There's a message in there somewhere...
Understand that all that crazy shit I just posted isn't even halfway through the movie. That's right, about 150 limbs get cut off, 600 gallons of blood get sprayed all over everything, 4 mutant hookers wreak havoc on a fetish club, a dude gets a dick cannon, an ass-grabber gets his arms chopped off and a rooftop maniac gets sawed into pieces with his own chainsaw-arms before we even get to the midway point of the film. This movie is no joke! I don't even want to post any more stuff because I don't want to spoil it for you. Needless to say, this movie ends the only way a movie that starts off this insanely over-the-top can possibly end.
There are 3 kinds of people when it comes to this movie. The first kind saw these images and read all this and decided "Oh HELL naw!" and will never even try to see it, and most likely will actively avoid even accidentally running across it. The second and third kind will be like "Ok, you have piqued my curiosity, let's see what's doing here..." and will then split into two camps - those of you who think this movie is stupid, the plot sucks, the blood and carnage effects are so ridiculous, obviously fake and dumb that the entire thing is just one big, terrible joke and want the last 109 minutes of their life back - and the other half who will react like I did and say holy shit, I don't know what the fuck I just saw, but it was bad ass!
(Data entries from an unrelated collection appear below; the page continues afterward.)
File: src/rtl/lkvc_pkg.sv
package lkvc_pkg;

  localparam int ENTRIES    = 16;
  localparam int IDX_BITS   = $clog2(ENTRIES);
  localparam int CNT_BITS   = IDX_BITS + 1;
  localparam int RANK_BITS  = IDX_BITS;
  localparam int KEY_BITS   = 32;
  localparam int VALUE_BITS = 32;
  localparam int CFG_BITS   = 5;
  localparam int IN_BITS    = KEY_BITS + VALUE_BITS;

  localparam logic [CFG_BITS-1:0] ACTIVE_RESET = CFG_BITS'(16);

  localparam logic CMD_PUT = 1'b0;
  localparam logic CMD_GET = 1'b1;

  typedef struct packed {
    logic cap_in;
    logic lookup;
    logic update;
  } ctrl_cmd_t;

  typedef struct packed {
    logic is_get;
  } dp_sts_t;

endpackage

File: src/rtl/lkvc_ctrl.sv
module lkvc_ctrl (
  input  logic                 clk,
  input  logic                 rst_n,
  input  logic                 in_tvalid,
  output logic                 in_tready,
  output logic                 out_tvalid,
  input  logic                 out_tready,
  input  lkvc_pkg::dp_sts_t    sts,
  output lkvc_pkg::ctrl_cmd_t  cmd
);
  import lkvc_pkg::*;

  localparam logic [1:0] ST_IDLE   = 2'd0;
  localparam logic [1:0] ST_LOOKUP = 2'd1;
  localparam logic [1:0] ST_UPDATE = 2'd2;

  logic [1:0] state_r, state_nxt;
  logic       out_valid_r, out_valid_nxt;
  logic       out_free;
  logic       upd_ok;
  logic       accept;

  assign out_free   = !out_valid_r || out_tready;
  assign upd_ok     = (state_r == ST_UPDATE) && (!sts.is_get || out_free);
  assign in_tready  = (state_r == ST_IDLE) || upd_ok;
  assign accept     = in_tvalid && in_tready;
  assign out_tvalid = out_valid_r;

  assign cmd.cap_in = accept;
  assign cmd.lookup = (state_r == ST_LOOKUP);
  assign cmd.update = upd_ok;

  always_comb begin
    state_nxt = state_r;
    unique case (state_r)
      ST_IDLE: begin
        if (accept) state_nxt = ST_LOOKUP;
      end
      ST_LOOKUP: begin
        state_nxt = ST_UPDATE;
      end
      ST_UPDATE: begin
        if (upd_ok) state_nxt = accept ? ST_LOOKUP : ST_IDLE;
      end
      default: begin
        state_nxt = ST_IDLE;
      end
    endcase
  end

  always_comb begin
    out_valid_nxt = out_valid_r;
    priority if (upd_ok && sts.is_get) begin
      out_valid_nxt = 1'b1;
    end else if (out_tready) begin
      out_valid_nxt = 1'b0;
    end
  end

  always_ff @(posedge clk) begin
    if (!rst_n) begin
      state_r     <= ST_IDLE;
      out_valid_r <= 1'b0;
    end else begin
      state_r     <= state_nxt;
      out_valid_r <= out_valid_nxt;
    end
  end

endmodule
I need to see this again! And then, another 109 minutes later, you say wow, I still don't know what I just saw, but I think I kind of understand, but omfg this shit is so crazy and ridiculous, I love it! Oh, and Eihi Shiina is hot!
You think I'm crazy in this movie, you should see me in Audition...
Oh yeah, this chick is an angel of disturbing, hyper-violent shock films. I don't want to go off on a whole other tangent on her incredibly evil and psychotic role in Takashi Miike's hard to watch movie Audition, but even when she's got a syringe in her hand, getting ready to paralyze and systematically torture a man for her own sadistic pleasure, she's still pretty damn hot.
Yep, still does it for me kinda.
At any rate, watch Tokyo Gore Police. It's crazy, comically gory and genuinely entertaining. It's like watching a live-action cartoon, only with way more blood and dismemberment and vagina chairs that pee on people. Best of all, if you have Netflix, it's available for instant streaming!
You might think the Japanese are some crazy fuckers now, but future Tokyo makes present-day Tokyo look like Branson, MO
ReplyDeleteLoved this line.
I used to work for a Japanese newspaper in the 70s in Guam. The owner of the paper became a millionaire by busing Japanese tourists to the late show at the local cinema to see soft porn. They also loved the shoot 'em up place down on the beach where they could brandish a six-shooter. They were big because they were taboo in Japan.
The video of the girls cutting is especially alarming to me. It is just wrong to make that action attractive and chic.
Great review.
I'm not sure if you would love this movie or hate it Dianne. I'm morbidly fascinated by all things disturbing, shocking and wrong, so I thought it was great, bloody fun. ;) I am intrigued by Japanese culture and the odd contradictions with what is and isn't acceptable and the very specific and rather humorous censorship that is mandated even in adult films.